- Genre: Sitcom
- Created by: Ronnie Barker
- Written by: Ronnie Barker (as Bob Ferris)
- Starring: Ronnie Barker Josephine Tewson
- Opening theme: "(Keep Your) Sunny Side Up"
- Country of origin: United Kingdom
- No. of episodes: 6

Production
- Running time: 30 minutes per episode

Original release
- Network: BBC2
- Release: 4 January – 8 February 1988

= Clarence (British TV series) =

1988 BBC sitcom with Ronnie Barker

Clarence is a 1988 BBC situation comedy starring Ronnie Barker and Josephine Tewson, written by Ronnie Barker under the pseudonym "Bob Ferris" as an acknowledgement to Dick Clement and Ian La Frenais, creators of Porridge and the sitcom character Bob Ferris. It was Barker's final sitcom appearance before his retirement.

Barker stars as Clarence Sale, a short-sighted furniture shifter. The series was inspired by "The Removals Person" by Hugh Leonard, an episode in the 1971 LWT comedy anthology series, Six Dates With Barker. The pilot episode has the same plot and a very similar script, even to the extent of Tewson reprising her earlier role.
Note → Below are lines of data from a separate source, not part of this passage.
**src/rtl/bnn_neuron_scheduler.sv**
```systemverilog
// Time-shares one XNOR-popcount neuron datapath across N_NEURONS logical neurons.
// Holds per-neuron weights/thresholds and collects fire bits over a req/ack handshake.
module bnn_neuron_scheduler #(
  parameter int N_NEURONS = 4,
  parameter int IN_W      = 8,
  parameter int CNT_W     = 4,
  parameter int AW        = 2,
  parameter int TIMEOUT   = 15
) (
  input  logic                 clk,
  input  logic                 rst,
  input  logic                 start,
  input  logic [IN_W-1:0]      x_in,
  input  logic                 cfg_we,
  input  logic                 cfg_sel,
  input  logic [AW-1:0]        cfg_addr,
  input  logic [IN_W-1:0]      cfg_data,
  output logic                 nrn_req,
  output logic [IN_W-1:0]      nrn_x,
  output logic [IN_W-1:0]      nrn_w,
  output logic [CNT_W-1:0]     nrn_thr,
  input  logic                 nrn_ack,
  input  logic                 nrn_fire,
  output logic [N_NEURONS-1:0] y_out,
  output logic                 busy,
  output logic                 done,
  output logic                 err
);

  typedef enum logic {S_IDLE, S_REQ} state_t;

  state_t               r_state;
  logic [IN_W-1:0]      r_weight [N_NEURONS];
  logic [CNT_W-1:0]     r_thr    [N_NEURONS];
  logic [N_NEURONS-1:0] r_shadow;
  logic [AW-1:0]        r_idx;
  logic [7:0]           r_wait;
  logic                 r_req;
  logic [IN_W-1:0]      r_x;
  logic [IN_W-1:0]      r_w;
  logic [CNT_W-1:0]     r_thr_o;
  logic [N_NEURONS-1:0] r_y;
  logic                 r_busy;
  logic                 r_done;
  logic                 r_err;

  logic [AW-1:0]        w_idx_nxt;
  logic [7:0]           w_wait_nxt;
  logic [N_NEURONS-1:0] w_shadow_upd;
  logic                 w_last;
  logic                 w_cfg_hit;

  assign w_idx_nxt  = r_idx + AW'(1);
  assign w_wait_nxt = r_wait + 8'd1;
  assign w_last     = (r_idx == AW'(N_NEURONS - 1));
  assign w_cfg_hit  = (r_state == S_IDLE) && cfg_we && (int'(cfg_addr) < N_NEURONS);

  // Shadow including the fire bit being acknowledged this cycle.
  always_comb begin
    w_shadow_upd        = r_shadow;
    w_shadow_upd[r_idx] = nrn_fire;
  end

  always_ff @(posedge clk or posedge rst) begin
    if (rst) begin
      r_state  <= S_IDLE;
      r_shadow <= '0;
      r_idx    <= '0;
      r_wait   <= '0;
      r_req    <= 1'b0;
      r_x      <= '0;
      r_w      <= '0;
      r_thr_o  <= '0;
      r_y      <= '0;
      r_busy   <= 1'b0;
      r_done   <= 1'b0;
      r_err    <= 1'b0;
      for (int i = 0; i < N_NEURONS; i++) begin
        r_weight[i] <= '0;
        r_thr[i]    <= '0;
      end
    end else begin
      r_done <= 1'b0;
      r_err  <= 1'b0;
      if (w_cfg_hit) begin
        if (cfg_sel) r_thr[cfg_addr]    <= cfg_data[CNT_W-1:0];
        else         r_weight[cfg_addr] <= cfg_data;
      end
      case (r_state)
        S_IDLE: begin
          if (start) begin
            r_state <= S_REQ;
            r_x     <= x_in;
            r_idx   <= '0;
            r_wait  <= '0;
            r_w     <= r_weight[0];
            r_thr_o <= r_thr[0];
            r_req   <= 1'b1;
            r_busy  <= 1'b1;
          end
        end
        S_REQ: begin
          if (nrn_ack) begin
            r_shadow <= w_shadow_upd;
            r_wait   <= '0;
            if (w_last) begin
              r_state <= S_IDLE;
              r_req   <= 1'b0;
              r_busy  <= 1'b0;
              r_y     <= w_shadow_upd;
              r_done  <= 1'b1;
            end else begin
              r_idx   <= w_idx_nxt;
              r_w     <= r_weight[w_idx_nxt];
              r_thr_o <= r_thr[w_idx_nxt];
            end
          end else if (w_wait_nxt == 8'(TIMEOUT)) begin
            // Abort: err lands TIMEOUT+1 cycles after the last advance.
            r_state <= S_IDLE;
            r_req   <= 1'b0;
            r_busy  <= 1'b0;
            r_wait  <= '0;
            r_err   <= 1'b1;
          end else begin
            r_wait <= w_wait_nxt;
          end
        end
        default: r_state <= S_IDLE;
      endcase
    end
  end

  assign nrn_req = r_req;
  assign nrn_x   = r_x;
  assign nrn_w   = r_w;
  assign nrn_thr = r_thr_o;
  assign y_out   = r_y;
  assign busy    = r_busy;
  assign done    = r_done;
  assign err     = r_err;

endmodule

```
**config.mk**
```make
export PLATFORM = sky130hd
export DESIGN_NAME = bnn_neuron_scheduler
export DESIGN_NICKNAME = d
export VERILOG_FILES = /design/src/rtl/bnn_neuron_scheduler.sv
export SDC_FILE = /design/constraint.sdc
export NUM_CORES = 1
export LEC_CHECK = 0
export CORE_MARGIN = 4
export CORE_UTILIZATION = 55
export DETAILED_ROUTE_END_ITERATION = 16
export PLACE_DENSITY = 0.91
export RECOVER_POWER = 25
export SYNTH_ARGS = -nofsm -noshare
export SYNTH_HDL_FRONTEND = slang
export SYNTH_SLANG_ARGS = --single-unit
```
**constraint.sdc**
```tcl
create_clock -name clk -period 3.8 [get_ports clk]
set_input_delay 0.76 -clock clk [delete_from_list [all_inputs] [get_ports clk]]
set_output_delay 0.76 -clock clk [all_outputs]
set_load 0.01 [all_outputs]
```
==> results of run 1 <==
[cells in the final DEF (no fill, tap or decap), types with 2 or more instances in the layout]
cell	count
nor2b_1	2
nor2_1	5
mux2_2	67
nor3_1	4
o21ai_0	31
inv_1	5
nand3_1	9
clkinv_2	2
ha_1	6
nor3b_2	3
bufinv_16	3
mux2i_1	7
dfrtp_1	89
o22ai_1	12
buf_4	4
clkbuf_8	9
a21oi_1	5
o31ai_1	3
a31oi_1	2
dlygate4sd3_1	2
o21a_1	2
nand2_1	37
clkdlybuf4s50_1	50
xor2_1	3
nand3b_1	2
[final timing paths]
check                          from      endpoint  slack, ns  cells past startpoint
max                         nrn_ack      nrn_w[4]       1.40                      6
min                        y_out[3]      y_out[3]       0.48                      2
max reg2reg                 r_state   r_weight[6]       1.53                      4
min reg2reg                y_out[3]      y_out[3]       0.48                      2
max in group asynchronous       rst     r_thr[12]       1.89                      3
min in group asynchronous       rst  r_weight[29]       1.08                      2
[power by group]
part	switching, mW	leakage (nW)	internal (mW)
clock	0.338	0.120	0.436
sequential	0.273	1.11	1.37
combinational	0.680	0.874	0.801
total	1.29	2.10	2.61
[kinds of logic after synthesis]
family,Yosys count,synth area share
AND/OR/NAND/NOR,74,0.0960
adder cells (fa/ha/maj),6,0.0188
XOR/XNOR,4,0.00878
AO/OA/AOI/OAI,60,0.0894
buffers and inverters,20,0.0223
multiplexers,74,0.207
flip-flops,89,0.558
[metrics by stage]
stage          cells   util  setup WS (ns)
6_report         483  0.704           1.40
5_1_grt          483  0.704           1.27
4_1_cts          483  0.704           1.52
3_5_place_dp     467  0.669           1.16
3_3_place_gp     467  0.669           1.20
2_1_floorplan    327      -          0.733
[flip-flops by register name (all words and copies together), names as in the netlist, 2 cells and up]
| register | cells |
|---|---|
| r_thr | 16 |
| nrn_thr | 4 |
| r_weight | 32 |
| y_out | 4 |
| r_shadow | 3 |
| r_idx | 2 |
| nrn_x | 8 |
| nrn_w | 8 |
| r_wait | 8 |
[routing by layer]
layer / part of all wire / vias to the layer above / global-route usage / routed length (µm)
met5: 0 / - / 0 / 0
met4: 0.026 / 0 / 0.101 / 215
met3: 0.039 / 20 / 0.0338 / 323
met2: 0.50 / 78 / 0.342 / 4160
met1: 0.44 / 1385 / 0.278 / 3670
li1: - / 1277 / - / -
[critical path, stage by stage]
cell           delay, ns
dlygate4sd3_1       0.63
nor2b_1             0.19
and2_1              0.17
nor2_1              0.48
buf_4               0.30
o21ai_0             0.11
[area by class of cell]
class,count,share of cell area
clock buffer,9,0.0255
clock inverter,7,0.0239
inverter,7,0.00566
multi-input combinational,218,0.344
sequential,89,0.458
tap,96,0.0247
timing repair buffer,57,0.117
==> results.py, run 1 <==
metrics = {
    "run_status": {
        "status": "finished, final reports clean",
    },
    "clocking": {
        "cts_buffers": 9,
        "clockRootBuffer": "clkbuf_8",
        "clkTransAtPathRegs_ns": 0.09,
        "cts_resized": 0,
        "cts_sinks": 89,
        "clk_latency_ns": 0.36,
        "htree_levels": 3,
        "cts_hold_buf": 0,
        "cts_setup_buffers": 0,
        "tritoncts": "done",
        "clock_path_buffers": 2,
    },
    "global_route": {
        "overflow": 0,
        "grt_pass1_wl_mm": 14.3,
        "grt_pass1_vias": 2832,
        "grt.total_usage": 0.211,
        "grt_max_degree": 65,
        "antenna_found_initial": 0,
    },
    "placed_design": {
        "dp.final_hpwl_mm": 5.68,
        "dpl_cell_area_um2": 4620,
        "routabilityCongestion": 0.873,
        "place.port_buffers": 52,
    },
    "sta": {
        "hold_viol": 0,
        "finalSetupViolCount": 0,
        "relSlewSlack": 0.208,
        "finalSetupTns_ns": 0,
        "rsz0062_at_grt": "no",
        "holdWs_ns": 0.480,
        "slew_viol_final": 0,
        "fin_crit_ns": 2.40,
        "clock_skew_ns": 0.00774,
        "post-route-period-util": 0.632,
        "timing_worst_slew_pin_value_ns": 1.18,
        "fmax_mhz": 417,
    },
    "synth": {
        "ys_seq_area_frac": 0.558,
        "async_reset_ff_frac": 1.00,
        "synth_top_area_share": 0.558,
        "syn-instance-count": 327,
        "synth_cell_types": 42,
        "synthFlopType": "dfrtp_1",
        "ys_warn_count": 0,
        "syn_nets": 358,
        "synthTopCellsByCount": "dfrtp_1, mux2_2, nand2_1, o21ai_0, o22ai_1",
        "ys_ff_latch": 89,
        "synthTopCellsByArea": "dfrtp_1, mux2_2, o21ai_0",
        "synth_edf_count": 0,
        "synth_most_common_cell": "dfrtp_1",
        "yosys.area.top_type": "dfrtp_1",
        "syn_area_per_cell_um2": 12.2,
        "netlist_area_um2": 3990,
    },
    "floorplan": {
        "die_x_um": 93.2,
        "core_um2": 6910,
        "initial_utilization": 0.578,
        "die_area_um2": 8680,
        "placementRows": 30,
        "io_pins": 53,
        "die-height_um": 93.2,
    },
    "cells_and_area": {
        "multi_input_area_um2": 1670,
        "antenna_cells": 0,
        "seqCellArea_um2": 2230,
        "finalInstanceArea_um2": 4860,
        "drive_gt1_frac": 0.253,
        "area_growth_pct": 21.8,
        "nets": 413,
        "fillCellCount": 506,
    },
    "critical_path": {
        "critPathCaptureType": "flop",
        "worstPathArrival_ns": 2.65,
        "worstSetupStartpointType": "input port",
        "crit_type": "input port to flop",
        "required_ns": 4.05,
        "path_max_fanout": 15,
    },
    "power_and_ir_drop": {
        "peakVddDrop_mv": 0.314,
        "p_leak_nw": 2.10,
        "powerDensity_nw_per_um2": 802,
        "power_mw": 3.90,
    },
    "drt": {
        "vias": 2760,
        "totalWireLength_mm": 8.36,
        "routed_via_density": 5.71,
        "wl_per_cell_um": 17.3,
        "drc": 0,
        "dr.pass1.iters": 4,
        "final_antenna_net_count": 0,
        "drt_iter0_drc": 220,
    },
    "hold_path": {
        "hp-class": "flop to flop",
    },
    "flow_run": {
        "maxCapViolCount": 0,
    },
}
Power figures use the tool's default switching activity.
==> inputs of run 2 (changes only) <==
--- a/config.mk
+++ b/config.mk
@@ -6,9 +6,9 @@
 export NUM_CORES = 1
 export LEC_CHECK = 0
 export CORE_MARGIN = 4
-export CORE_UTILIZATION = 55
+export CORE_UTILIZATION = 49
 export DETAILED_ROUTE_END_ITERATION = 16
-export PLACE_DENSITY = 0.91
+export PLACE_DENSITY = 0.86
 export RECOVER_POWER = 25
 export SYNTH_ARGS = -nofsm -noshare
 export SYNTH_HDL_FRONTEND = slang
==> constraint.sdc (replaced) <==
create_clock -name clk -period 2.05 [get_ports clk]
set_input_delay 0.41 -clock clk [delete_from_list [all_inputs] [get_ports clk]]
set_output_delay 0.41 -clock clk [all_outputs]
set_load 0.01 [all_outputs]
==> results.py, run 2 (same netlist as run 1, synthesis figures left out) <==
metrics = {
    "run_status": {
        "status": "finished, final reports clean",
    },
    "power_and_ir_drop": {
        "p_leak_nw": 2.14,
        "peakVddDrop_mv": 0.736,
        "powerDensity_nw_per_um2": 1460,
    },
    "cells_and_area": {
        "area_growth_pct": 23.5,
        "nets": 422,
        "top_regs": "r_weight: 32 flops, r_thr: 16 flops",
        "finalInstanceArea_um2": 4930,
        "regMostFlops": "r_weight",
        "largest_reg_flops": 32,
        "multi_input_area_um2": 1680,
        "finalNonFillerCells": 498,
        "fillCellCount": 613,
        "drive_gt1_frac": 0.273,
        "mostFrequentLayoutCell": "dfrtp_1",
        "antenna_cells": 0,
        "seqCellArea_um2": 2230,
        "final_cell_mix": "dfrtp_1, mux2_2, clkdlybuf4s50_1",
    },
    "clocking": {
        "clk_latency_ns": 0.35,
        "cts_hold_buf": 0,
        "cts_buffers": 9,
        "cts_sinks": 89,
        "htree_levels": 3,
        "cts_setup_buffers": 0,
        "clkTransAtPathRegs_ns": 0.09,
        "clockRootBuffer": "clkbuf_8",
        "tritoncts": "done",
        "clock_path_buffers": 2,
    },
    "sta": {
        "slew_viol_final": 0,
        "relSlewSlack": 0.205,
        "holdWs_ns": 0.481,
        "fin_ws_ns": 0.133,
        "fin_crit_ns": 1.92,
        "timing_worst_slew_pin_value_ns": 1.19,
        "fmax_mhz": 522,
        "finalSetupViolCount": 0,
        "post-route-period-util": 0.935,
        "rsz0062_at_grt": "no",
        "hold_viol": 0,
        "clock_skew_ns": 0.00929,
        "finalSetupTns_ns": 0,
    },
    "placed_design": {
        "routabilityCongestion": 0.822,
        "dp.cells": 482,
        "dpl_cell_area_um2": 4710,
        "dp.final_hpwl_mm": 5.78,
        "dpl_worst_slack_ns": 0.0443,
        "place.port_buffers": 52,
    },
    "global_route": {
        "grt.total_usage": 0.184,
        "grt_pass1_wl_mm": 14.3,
        "overflow": 0,
        "grt_max_degree": 90,
        "antenna_found_initial": 0,
        "grt_pass1_vias": 2925,
    },
    "drt": {
        "wl_per_cell_um": 17.0,
        "vias": 2785,
        "dr.pass1.iters": 4,
        "drc": 0,
        "drt_iter0_drc": 119,
        "final_antenna_net_count": 0,
        "totalWireLength_mm": 8.46,
        "routed_via_density": 5.59,
    },
    "critical_path": {
        "critPathCaptureType": "flop",
        "r2r_cells": 7,
        "required_ns": 2.29,
        "worstPathArrival_ns": 2.16,
        "max_stage_delay_ns": 0.50,
        "crit_type": "flop to flop",
        "crit_top_cell": "o21ai_0",
        "worstPathCellList": "inv_1 -> ha_2 -> mux2_2 -> o22ai_1 -> nand2_1 -> o21ai_0 -> o21ai_0",
        "slowest_stage": "ha_2",
        "path_max_fanout": 12,
        "worstSetupStartpointType": "flop",
    },
    "floorplan": {
        "core_um2": 7810,
        "placementRows": 32,
        "die_area_um2": 9650,
        "initial_utilization": 0.511,
        "die-height_um": 98.2,
        "io_pins": 53,
        "die_x_um": 98.2,
    },
    "flow_run": {
        "maxCapViolCount": 0,
    },
    "hold_path": {
        "hp-class": "flop to flop",
        "min_path_cells": 2,
    },
}
run 2: repair_timing:
| action | CTS | global route |
|---|---|---|
| endpoints found under the hold margin | 0 | 0 |
| endpoints found under the setup margin | 0 | 9 |
| resized for setup | 0 | 1 |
The only significant difference is that in "The Removals Person" Barker's character is named Fred.

Only one series of Clarence was made, which is now available on DVD. The series is also available in Region 4 Australia with the same cover art. The house of the family that Jane Travers works for, which inspired the opening titles, is located on Malvern Road in Cheltenham.

==Plot==

In 1937, on the day of King George VI's coronation, Clarence Sale, a myopic removal man is clearing the house of a snooty upper-class lady who is moving abroad. There, he meets Jane Travers, her maid. The pair are mutually attracted and soon Clarence proposes to her. Jane decides that they should have a trial period of living together in a small cottage she has been given in an inheritance to see if they are compatible, with a bolster in the bed to preserve her chastity. The series followed this unconventional relationship, as well as Clarence's attempts at his furniture-moving profession.

==Cast==

Clarence region 2 DVD cover

- Ronnie Barker as Clarence Sale
- Josephine Tewson as Jane Travers
- Phyllida Law as Mrs Vaile (Ep. 1)
- Julia Deakin as Angela (Ep. 1)
- Richard Caldicot as Cinema Manager (Ep. 2)
- Gwen Nelson as Mrs Titheridge (Ep. 6)
- Damaris Hayman as Lady in Loo (Ep. 6)

== DVD releases ==

In Australia, Region 4, the series was released on 9 August 2006. It was then re-released as "The Complete Series" on 20 August 2014.

== Episodes ==

| No. | Title | Directed by | Written by | Original release date |
| 1 | Episode 1 | Mike Stephens | Bob Ferris | 4 January 1988 |
It's Coronation Day 1937 and Clarence meets maid Travers while he moves her employers home. It could be love at first sight if, of course, he could see her properly. Guest starring Phyllida Law and Julia Deakin
| 2 | Episode 2 | Mike Stephens | Bob Ferris | 11 January 1988 |
Travers holds back on accepting Clarence's proposal until she is sure she can live with him. So the couple decide to move to the Oxfordshire countryside and begin a trial-run. Guest starring Richard Caldicot.
| 3 | Episode 3 | Mike Stephens | Bob Ferris | 18 January 1988 |
In the Oxfordshire countryside Clarence returns to his moving profession working for the vicar's wife.
| 4 | Episode 4 | Mike Stephens | Bob Ferris | 25 January 1988 |
Travers believes looking after chickens will help her decide whether Clarence is husband material. Of course he has to build the run first.
| 5 | Episode 5 | Mike Stephens | Bob Ferris | 1 February 1988 |
Not many people are moving in the countryside so Clarence has to find other work.
| 6 | Episode 6 | Mike Stephens | Bob Ferris | 8 February 1988 |
Travers continues to evade Clarence's proposals and money continues to be tight. The couple find work at a big house in the village. Guest starring Gwen Nelson and Damaris Hayman.